Mexican actress (born 1968)

Rosanelda Geraldina López Aguirre, best-known as Rossy Aguirre (born April 2, 1968, in Mexico City is a Mexican actress and dubbing director. Aguirre began voice work (dubbing) at the age of 5, following the career of her mother, Rosanelda, who was also an actress. Her specialities as voice actress are young women (ranging from tomboys to gentle ladies, but leaning more towards the first archetype) and young boys under the age of 16.

== Filmography ==

=== Animation ===
- Amy Mizuno aka Sailor Mercury in Sailor Moon
- Akane Tendo in the Ranma ½ TV series
- Buttercup in The Powerpuff Girls (1998)

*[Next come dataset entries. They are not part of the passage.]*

Source: an optimization exercise on an open RTL-to-GDS flow (aim: small area, a short achievable clock period and few clock cycles per item). Production flows keep margins and buffers that such runs may drop.
Power is estimated from default activity; no workload was simulated.

==> flow/design.v <==
module alu_design(clock,reset,A,B,start_op,op_sel,result,end_op);
	localparam IN_WIDTH = 16;
	localparam OUT_WIDTH = 32;
	localparam OP_WIDTH = 3;
	input logic clock,reset;
	input logic [IN_WIDTH - 1 : 0] A;
	input logic [IN_WIDTH - 1 : 0] B;
	input logic start_op;
	input [OP_WIDTH - 1 : 0] op_sel;
	output logic [OUT_WIDTH - 1 : 0] result;
	output logic end_op;
	logic [1:0] cnt;           
	logic       bp;            
	wire is_mul = op_sel[2] & ~op_sel[0];
	wire is_sub = ~op_sel[2] & op_sel[1] & ~op_sel[0];
	wire first  = (cnt == 2'd0);
	wire last   = (cnt == 2'd3);
	wire [15:0] src = first ? B : result[15:0];
	wire        bm1 = ~first & bp;
	wire one0 = src[0] ^ bm1;
	wire two0 = (src[1] & ~src[0] & ~bm1) | (~src[1] & src[0] & bm1);
	wire one1 = src[2] ^ src[1];
	wire two1 = (src[3] & ~src[2] & ~src[1]) | (~src[3] & src[2] & src[1]);
	wire one0_e = ~is_mul | one0;
	wire two0_e = is_mul & two0;
	wire neg0_e = is_mul & src[1];
	wire one1_e = is_mul & one1;
	wire two1_e = is_mul & two1;
	wire neg1_e = is_mul & src[3];
	wire [16:0] mag0 = ({1'b0, A} & {17{one0_e}}) | ({A, 1'b0} & {17{two0_e}});
	wire [16:0] mag1 = ({1'b0, A} & {17{one1_e}}) | ({A, 1'b0} & {17{two1_e}});
	wire [19:0] row0 = {{3{neg0_e}}, mag0 ^ {17{neg0_e}}};
	wire [19:0] row1 = {neg1_e, mag1 ^ {17{neg1_e}}, 2'b00};
	wire [15:0] hi = first ? 16'd0 : result[31:16];
	wire [19:0] x  = is_mul ? {{4{hi[15]}}, hi} : {4'd0, B ^ {16{is_sub}}};
	wire        fix = is_mul & last & src[3];
	wire [19:0] w  = {A & {16{fix}}, 1'b0, neg1_e, 1'b0, is_mul ? neg0_e : is_sub};
	wire [19:0] s   = x ^ row0 ^ row1;
	wire [19:0] c   = (x & row0) | (x & row1) | (row0 & row1);
	wire [19:0] sum = s + {c[18:0], 1'b0} + w;
	logic [31:0] res_d;
	always_comb begin
		if (op_sel[2])
			res_d = op_sel[0] ? {16'd0, c[15:0]} : {sum, src[15:4]};
		else if (op_sel[1] & op_sel[0])
			res_d = {16'd0, s[15:0]};
		else if (op_sel[1])
			res_d = {{16{~sum[16]}}, sum[15:0]};
		else if (op_sel[0])
			res_d = {15'd0, sum[16:0]};
		else
			res_d = 32'd0;
	end
	always_ff @(posedge clock) begin
		result <= res_d;
		bp     <= src[3];
	end
	always_ff @(posedge clock or posedge reset)
	begin
		if (reset) begin
			end_op <= 1'b0;
			cnt    <= 2'd0;
		end
		else if (start_op) begin
			end_op <= ~is_mul | last;
			cnt    <= is_mul ? cnt + 2'd1 : 2'd0;
		end
		else begin
			end_op <= 1'b0;
			cnt    <= 2'd0;
		end
	end
endmodule
Settings: LEC_CHECK=0, ABC_CLOCK_PERIOD_IN_PS=3500, CAP_MARGIN=20, CORE_MARGIN=2, CORE_UTILIZATION=40, SETUP_SLACK_MARGIN=5, SLEW_MARGIN=20; clock period 8.5 ns.
run.sh (not shown) runs the stock make flow with config.mk's settings and CLKGATE_MAP_FILE= SYNTH_SCRIPT=/design/flow/synth_recipe.tcl, a recipe that flattens the netlist after the stock synthesis.
Then changed:
==> flow/flow/run.sh (new file) <==
#!/bin/bash
# The standard layout, with the port buffers made from the smallest
# buffer cell instead of the flow's default choice.
set -euo pipefail
bash standard.sh BUFFER_PORTS_ARGS="-buffer_cell sky130_fd_sc_hd__buf_1" finish > standard_flow.log 2>&1
==> flow/standard.sh (new file) <==
#!/bin/bash
# synth_recipe.tcl (not shown) runs the flow's synth.tcl, then flattens the netlist and writes it again
# the make line also repeats each setting of config.mk as NAME=value (left out here)
make -C /OpenROAD-flow-scripts/flow DESIGN_CONFIG=/design/flow/config.mk WORK_HOME=/design/flow/orfs CLKGATE_MAP_FILE= SYNTH_SCRIPT=/design/flow/synth_recipe.tcl "${@:-finish}"
Settings changed: ABC_CLOCK_PERIOD_IN_PS 3500 to default, SETUP_SLACK_MARGIN 5 to 3.5.
removed: flow/run.sh
Result: The new run finished with timing, DRC and antenna clean; via count came out lower by a few percent; global-route usage came out lower by 1.9 points; design area came out lower by roughly a tenth.
No run of this note included a check of the RTL's function; only the layout flow was run.


## wip/maple
alu_design, a different RTL version from the one above (not shown whole).
For scale: roughly 430 cells after synthesis, ~36 flip-flops, about 71 I/O pins, about 3600 um^2 of cells after synthesis.
Settings: LEC_CHECK=0, ABC_CLOCK_PERIOD_IN_PS=4500, CAP_MARGIN=20, CORE_MARGIN=2, CORE_UTILIZATION=40, SETUP_SLACK_MARGIN=4, SLEW_MARGIN=20; clock period 8.5 ns.
Stock flow here: none of the scripts above is used.
wip/maple: all stages complete, timing, DRC and antenna checks passed
diff inputs: wip/maple => wip/juniper
Settings: ABC_CLOCK_PERIOD_IN_PS removed (was 4500); SETUP_SLACK_MARGIN removed (was 4).
## What came out
Looking only at share of post-route cells with drive strength above 1, and setting everything else aside, the lower value of wip/juniper and wip/maple goes to wip/juniper.
Taking wip/maple as the reference, in wip/juniper maximum operating frequency lost 27%, post-CTS setup buffer count fell 43, maximum cell stage delay along the critical path moved up.
Modified inputs, wip/onyx compared to wip/juniper
Settings: setting SETUP_SLACK_MARGIN to 5 for the first time; setting ABC_CLOCK_PERIOD_IN_PS to 3500 for the first time.
[summary]
wip/juniper reports its critical-path cell with the highest stage delay as sky130_fd_sc_hd__a21oi_2 while wip/onyx reports sky130_fd_sc_hd__fa_1.
In wip/onyx the final worst slack turned out 1.74 ns higher than in wip/juniper.
wip/juniper reports its end of the critical path as result[31]$_DFF_P_ while wip/onyx reports result[16]$_DFF_P_.
wip/onyx vs wip/juniper — total internal power rose 23%.
Max clock network fraction of design power across wip/onyx and wip/juniper: wip/juniper
Diff wip/juniper -> wip/onyx: final-layout worst hold slack about even; design area rose about 24%; wire length of the first global-routing pass rose about 16%.
No run of this note included a check of the RTL's function; only the layout flow was run.

[what the ideal ports hide]
The flow's constraints put no driver on any port. The routed layouts listed below were extracted and timed again, unchanged, in two steps. Step 1 (the two cells are an assumption about what drives the block):
set clk [get_ports {clock}]
set_driving_cell -lib_cell sky130_fd_sc_hd__clkbuf_16 $clk
set_driving_cell -lib_cell sky130_fd_sc_hd__buf_2 [delete_from_list [all_inputs] $clk]
Step 2 adds t to the input delays and takes it off the output delays; t is the mean of the earliest and latest rising clock arrival at the registers after step 1. Input paths then give back, and output paths get back, about the clock's delay inside the block. Slacks: no drivers / after step 1 / after step 2; pairs: no drivers / after step 1.
run	t (ns)	slack for setup (ns)	latest minus earliest clock arrival (ns)
the first run of note 1	0.331	2.694 / 2.699 / 2.368	0.010 / 0.009
the second run of note 1	0.324	2.774 / 2.770 / 2.446	0.007 / 0.008
wip/maple	0.319	3.660 / 3.651 / 3.332	0.012 / 0.012
wip/juniper	0.326	1.904 / 1.913 / 1.587	0.010 / 0.010
wip/onyx	0.320	3.644 / 3.634 / 3.314	0.009 / 0.009
After both steps setup and hold are still met in every run listed. For wip/onyx, which loses most, drivers alone change the setup slack by -0.010 ns; drivers and shift together by -0.330 ns.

- Child and teenaged Krillin in Dragon Ball and Dragon Ball Z (up until the first half of the Freezer saga)
- Kiyoko in Akira (Spanish-language version)
- Samuel "Sammy" Oak in Pokémon 4
- Murasaki Suminawa in The Plot of the Fuma Clan
- Gosalyn Waddlemeyer-Mallard in Darkwing Duck
- Princess Aphros in Cyborg 009 (Spanish-language version)

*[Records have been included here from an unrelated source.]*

This is an optimization exercise on Yosys and OpenROAD, whose aim is small area, a short achievable clock period and few clock cycles, not a production implementation.

==> module line_drawer, before the edit <==
module line_drawer (
    input             clk,
    input             rst_,
    input      [51:0] in_op,
    input             in_rts,
    output            in_rtr,
    output            v_valid,
    output     [15:0] v_grp,        
    output     [7:0]  v_mask,
    output     [11:0] v_col,
    input             v_take,
    output            busy
);
    localparam S_DIFF = 2'd1, S_ORDER = 2'd2, S_DRAW = 2'd3;
    reg        rdy;             
    reg [1:0]  state;
    reg [9:0]  x1, x2;
    reg [7:0]  y1, y2;
    reg [11:0] col;
    reg        xgt, ygt;
    reg        xmaj, mdec;
    reg [7:0]  cnt, m;          
    wire signed [8:0] err  = x2[8:0];
    wire [7:0]        dmag = y2;
    reg [7:0]  gmask;           
    reg  nrdy_o;
    assign in_rtr = !nrdy_o;
    wire drawing = !rdy && (state == S_DRAW);
    wire last    = (cnt == 8'd0);
    wire [7:0] pbit = 8'd1 << x1[2:0];
    wire leave   = last || !xmaj || !err[8] || (x1[2:0] == 3'd7);
    wire step    = drawing && (!leave || v_take);
    assign v_valid = drawing && leave;
    assign v_grp   = {1'b0, y1, x1[9:3]};
    assign v_mask  = gmask | pbit;
    assign v_col   = col;
    assign busy    = !rdy;
    wire [10:0] ddx = {1'b0, x2} - {1'b0, x1};    
    wire [9:0]  ndx = x1 - x2;
    wire [8:0]  ddy = {1'b0, y2} - {1'b0, y1};    
    wire [7:0]  ndy = y1 - y2;
    wire [8:0]  mmc = {1'b0, m} - {1'b0, cnt};
    wire [8:0]  cmm = {1'b0, cnt} - {1'b0, m};
    wire        dxge = !cmm[8];
    wire       swp  = dxge ? xgt : ygt;
    always @(posedge clk or negedge rst_) begin
        if (!rst_) begin
            rdy    <= 1'b1;
            nrdy_o <= 1'b0;
            state  <= S_DIFF;
        end else begin
            if (rdy) begin
                if (in_rts) begin
                    rdy    <= 1'b0;
                    nrdy_o <= 1'b1;
                    state  <= S_DIFF;
                end
            end else begin
                case (state)
                    S_DIFF:  state <= S_ORDER;
                    S_ORDER: state <= S_DRAW;
                    default: if (step && last) begin
                        rdy    <= 1'b1;
                        nrdy_o <= 1'b0;
                    end
                endcase
            end
        end
    end
    always @(posedge clk) begin
        if (rdy) begin
            if (in_rts) begin
                x1  <= in_op[51:42];
                y1  <= in_op[39:32];
                x2  <= in_op[31:22];
                y2  <= in_op[19:12];
                col <= in_op[11:0];
            end
        end else begin
            case (state)
                S_DIFF: begin
                    xgt <= ddx[10];
                    ygt <= ddy[8];
                    cnt <= ddx[10] ? ndx[7:0] : ddx[7:0];
                    m   <= ddy[8] ? ndy : ddy[7:0];
                end
                S_ORDER: begin
                    xmaj <= dxge;
                    if (swp) begin
                        x1 <= x2;
                        y1 <= y2;
                    end
                    mdec <= swp ^ (dxge ? ygt : xgt);
                    if (!dxge) begin
                        cnt <= m;
                        m   <= cnt;
                    end
                    x2    <= {1'b0, dxge ? (mmc) : (cmm)};
                    y2    <= dxge ? cmm[7:0] : mmc[7:0];
                    gmask <= 8'd0;
                end
                default: if (step) begin
                    gmask <= leave ? 8'd0 : (gmask | pbit);
                    if (!last) begin
                        cnt <= cnt - 8'd1;
                        if (xmaj) begin
                            x1 <= x1 + 10'd1;
                            if (!err[8]) y1 <= mdec ? y1 - 8'd1 : y1 + 8'd1;
                        end else begin
                            y1 <= y1 + 8'd1;
                            if (!err[8]) x1 <= mdec ? x1 - 10'd1 : x1 + 10'd1;
                        end
                        x2[8:0] <= err[8] ? err + {1'b0, m} : err - {1'b0, dmag};
                    end
                end
            endcase
        end
    end
endmodule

- Meena of the X-Laws in Shaman King
- D.W. in Arthur (TV series)
- Phil in Rugrats and Rugrats Crecidos
- Patty in Peanuts
- Phoebe in Hey Arnold!
- Ayumi in Inuyasha (Spanish-language version)
- Cherry (Cereza) in the Saber Marionette (Chica Marionetta) series (Spanish-language version)

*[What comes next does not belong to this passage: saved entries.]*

This is an optimization exercise on Yosys and OpenROAD, whose aim is small area, not a production implementation.
The RTL was checked by simulation tests, not by an equivalence proof against the original design.

==> exp/fjord <==
// MDC_NTT
module MDC_NTT(
    input clk,
    input rst,
    input mode,
    input en,
    input [11:0] i1,
    input [11:0] i2,
    output [11:0] o1,
    output [11:0] o2,
    output done
    );
    reg [6:0] cnt;
    reg       run;
    reg       done_r;
    reg       m;         
    always @(posedge clk) begin
        if (!rst) m <= mode;
    end
    always @(posedge clk) begin
        if (!rst) begin
            cnt    <= 7'd0;
            run    <= 1'b0;
            done_r <= 1'b0;
        end else begin
            if (run | en) cnt <= cnt + 7'd1;
            run <= run | en;
            if (cnt == LAST) done_r <= en;
        end
    end
    assign done = done_r;
    wire [6:0] cnt_nx = !rst ? 7'd0 : ((run | en) ? cnt + 7'd1 : cnt);
    localparam integer LAT = 4;
    function [5:0] s_ntt(input integer L);
        s_ntt = LAT*L + 64 - (64 >> L);
    endfunction
    function [5:0] s_intt(input integer L);
        s_intt = LAT*L + (1 << L) - 1;
    endfunction
    function [5:0] bf_off(input integer k, input m);
        bf_off = m ? s_intt(6 - k) : s_ntt(k);
    endfunction
    function [5:0] c_off(input integer k, input m);
        c_off = m ? s_intt(5 - k) + LAT : s_ntt(k) + LAT;
    endfunction
    localparam [6:0] LAST = 7*LAT + 63 - 1;    
    wire [11:0] bf_n1 [0:6];
    wire [11:0] bf_n2 [0:6];
    wire [11:0] bf_i1 [0:6];
    wire [11:0] bf_i2 [0:6];
    wire [11:0] c_o1 [0:5];
    wire [11:0] c_o2 [0:5];
    genvar k;
    generate
        for (k = 0; k < 7; k = k + 1) begin : g_bf
            wire [5:0] ph  = cnt[5:0] - bf_off(k, m);
            wire [5:0] g   = ph >> (6 - k);
            wire [5:0] idx = m ? ~g : g;
            wire [11:0] a1n, a2n, a1i, a2i;
            if (k == 0) begin : g_in0
                assign a1n = i1;
                assign a2n = i2;
            end else begin : g_inn
                assign a1n = c_o1[k-1];
                assign a2n = c_o2[k-1];
            end
            if (k == 6) begin : g_in6
                assign a1i = i1;
                assign a2i = i2;
            end else begin : g_ini
                assign a1i = c_o1[k];
  ...
==> module MDC_NTT, before the edit <==
module MDC_NTT(
    input clk,
    input rst,
    input mode,
    input en,
    input [11:0] i1,
    input [11:0] i2,
    output [11:0] o1,
    output [11:0] o2,
    output done
    );
    reg [6:0] cnt;
    reg       run;
    reg       done_r;
    reg       m;         
    always @(posedge clk) begin
        if (!rst) m <= mode;
    end
    always @(posedge clk) begin
        if (!rst) begin
            cnt    <= 7'd0;
            run    <= 1'b0;
            done_r <= 1'b0;
        end else begin
            if (run | en) cnt <= cnt + 7'd1;
            run <= run | en;
            if (cnt == LAST) done_r <= en;
        end
    end
    assign done = done_r;
    wire [6:0] cnt_nx = !rst ? 7'd0 : ((run | en) ? cnt + 7'd1 : cnt);
    localparam integer LAT = 4;
    function [5:0] s_ntt(input integer L);
        s_ntt = LAT*L + 64 - (64 >> L);
    endfunction
    function [5:0] s_intt(input integer L);
        s_intt = LAT*L + (1 << L) - 1;
    endfunction
    function [5:0] bf_off(input integer k, input m);
        bf_off = m ? s_intt(6 - k) : s_ntt(k);
    endfunction
    function [5:0] c_off(input integer k, input m);
        c_off = m ? s_intt(5 - k) + LAT : s_ntt(k) + LAT;
    endfunction
    localparam [6:0] LAST = 7*LAT + 63 - 1;    
    wire [11:0] bf_n1 [0:6];
    wire [11:0] bf_n2 [0:6];
    wire [11:0] bf_i1 [0:6];
    wire [11:0] bf_i2 [0:6];
    wire [11:0] c_o1 [0:5];
    wire [11:0] c_o2 [0:5];
    genvar k;
    generate
        for (k = 0; k < 7; k = k + 1) begin : g_bf
            wire [5:0] ph  = cnt[5:0] - bf_off(k, m);
            wire [5:0] g   = ph >> (6 - k);
            wire [5:0] idx = m ? ~g : g;
            wire [11:0] a1n, a2n, a1i, a2i;
            if (k == 0) begin : g_in0
                assign a1n = i1;
                assign a2n = i2;
            end else begin : g_inn
                assign a1n = c_o1[k-1];
                assign a2n = c_o2[k-1];
            end
            if (k == 6) begin : g_in6
                assign a1i = i1;
                assign a2i = i2;
            end else begin : g_ini
                assign a1i = c_o1[k];
                assign a2i = c_o2[k];
            end
            BF #(k) bf(.clk(clk), .mode(m), .widx(idx),
                       .a1n(a1n), .a2n(a2n), .a1i(a1i), .a2i(a2i),
                       .n1(bf_n1[k]), .n2(bf_n2[k]), .i1(bf_i1[k]), .i2(bf_i2[k]));
        end
        for (k = 0; k < 6; k = k + 1) begin : g_c
            wire [5:0] ph = cnt_nx[5:0] - c_off(k, m);
            reg sel;
            always @(posedge clk) sel <= ph[5 - k];
            reg [11:0] y1, y2;
            always @(posedge clk) begin
                y1 <= m ? bf_i1[k+1] : bf_n1[k];
                y2 <= m ? bf_i2[k+1] : bf_n2[k];
            end
            C2 #(32 >> k) c(.clk(clk), .sel(sel), .i1(y1), .i2(y2),
                            .o1(c_o1[k]), .o2(c_o2[k]));
        end
    endgenerate
    reg [11:0] r1, r2;
    always @(posedge clk) begin
        r1 <= m ? bf_i1[0] : bf_n1[6];
        r2 <= m ? bf_i2[0] : bf_n2[6];
    end
    assign o1 = r1;
    assign o2 = r2;
endmodule
Settings: LEC_CHECK=0, CAP_MARGIN=20, CORE_MARGIN=2, CORE_UTILIZATION=70, CTS_BUF_LIST=sky130_fd_sc_hd__clkbuf_16, CTS_CLUSTER_DIAMETER=100, CTS_CLUSTER_SIZE=30, PLACE_DENSITY=0.8, SLEW_MARGIN=20; clock period 8.0 ns.
run.sh (not shown) runs the stock make flow with config.mk's settings and CLKGATE_MAP_FILE= SYNTH_SCRIPT=/design/flow/synth_recipe.tcl, a recipe that flattens the netlist after the stock synthesis.
==> exp/xenon (differences from exp/fjord) <==
CTS_CLUSTER_SIZE = 27   (was 30)
==> exp/zinc (differences from exp/fjord) <==
CTS_CLUSTER_DIAMETER = 60   (was 100)
CTS_CLUSTER_SIZE = 32   (was 30)
==> exp/pepper (differences from exp/fjord) <==
--- a/flow/design.v
+++ b/flow/design.v
@@ -42,7 +42,7 @@
     function [5:0] c_off(input integer k, input m);
         c_off = m ? s_intt(5 - k) + LAT : s_ntt(k) + LAT;
     endfunction
-    localparam [6:0] LAST = 7*LAT + 63 - 1;    
+    localparam [6:0] LAST = 7*LAT + 63 - 2;    
     wire [11:0] bf_n1 [0:6];
     wire [11:0] bf_n2 [0:6];
     wire [11:0] bf_i1 [0:6];
@@ -87,13 +87,8 @@
                             .o1(c_o1[k]), .o2(c_o2[k]));
         end
     endgenerate
-    reg [11:0] r1, r2;
-    always @(posedge clk) begin
-        r1 <= m ? bf_i1[0] : bf_n1[6];
-        r2 <= m ? bf_i2[0] : bf_n2[6];
-    end
-    assign o1 = r1;
-    assign o2 = r2;
+    assign o1 = m ? bf_i1[0] : bf_n1[6];
+    assign o2 = m ? bf_i2[0] : bf_n2[6];
 endmodule
 module BF #(
     parameter K = 1
CTS_CLUSTER_SIZE = 27   (was 30)
==> reports/results.md <==
| Metric | Value |
|:---|:---|
| Run status | finished clean |
| Post-route setup slack | 0.287 ns |
| Final Hold Slack | 0.275 ns |
| Commonest cells in the synthesized netlist | dfxtp_1 (2,358), inv_1 (1,276), fa_1 (830) |
| Initial drt markers | 6,066 |
| Fraction of layout cells with a size suffix above 1 | 4.70% |
The numbers above come from exp/xenon.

- Euridice in Saint Seiya: Hades Inferno (DVD Dub)
- Nagisa Kano in Fight! Iczer-One
- Pom in Babar: The Movie and Babar (TV series) (Mexican re-dubs)
- Clara in The Nutcracker Prince
- Sleeping Beauty in Shrek the Third (Latin American Spanish-language version)
- Lola Mbola in Robotboy
- Additional voices in Adventures of Sonic the Hedgehog
- Additional voices in Sonic Underground
- Mavis and Rusty in Thomas and Friends
- Nicole Watterson (Gumball's Mom) in The Amazing World of Gumball (Latin American Spanish-language version)
- Patti Mayonnaise in Doug (Disney episodes)
- Slouchy Smurfling (11 year old) The Smurfs (5th season- 8th season)
- Arrietty in The Secret World of Arrietty (DVD Dub)
- Hange Zoë in Attack on Titan

=== Live-action ===
- Perla (voiceover for Elisa Erali) in La Letra Escarlata (her debut)
- Toby Hart (voiceover for Adam Rich) in El Diablo y Max Devlin
- Whit Stovall (voiceover for Kyle Eastwood) in Honkytonk Man
- Lt. Saavik (voiceover for Kirstie Alley) in Viaje a las Estrellas: La Ira de Khan
- Lt. Saavik (voiceover for Robin Curtis) in Viaje a las Estrellas III: La Búsqueda de Spock
- Susan (voiceover for Madonna) in Desperately Seeking Susan
- David Freeman (voiceover for Joey Cramer) in El Vuelo del Navegador
- Gordie Lachance (voiceover for Wil Wheaton) in Cuenta Conmigo
- Lt. Saavik (voiceover for Robin Curtis) in Viaje a las Estrellas IV: El Viaje a Casa
- Wesley Crusher (voiceover for Wil Wheaton) in Viaje a Las Estrellas: La Nueva Generación
- John Connor (voiceover for Eddie Furlong) in Terminator 2: El Juicio Final
- Mae Mordabito (voiceover for Madonna) in A League of Their Own
- Valerie Solanas (voiceover for Lili Taylor) in Yo le Disparé a Andy Warhol
- Julieta (voiceover for Claire Danes) in William Shakespeare's Romeo y Julieta
- Joey Potter (voiceover for Katie Holmes) in Dawson's Creek
- Alan A. Allen (voiceover for Rupert Grint) in Thunderpants
- Wesley Crusher (voiceover for Wil Wheaton) in Viaje a las Estrellas: Nemesis.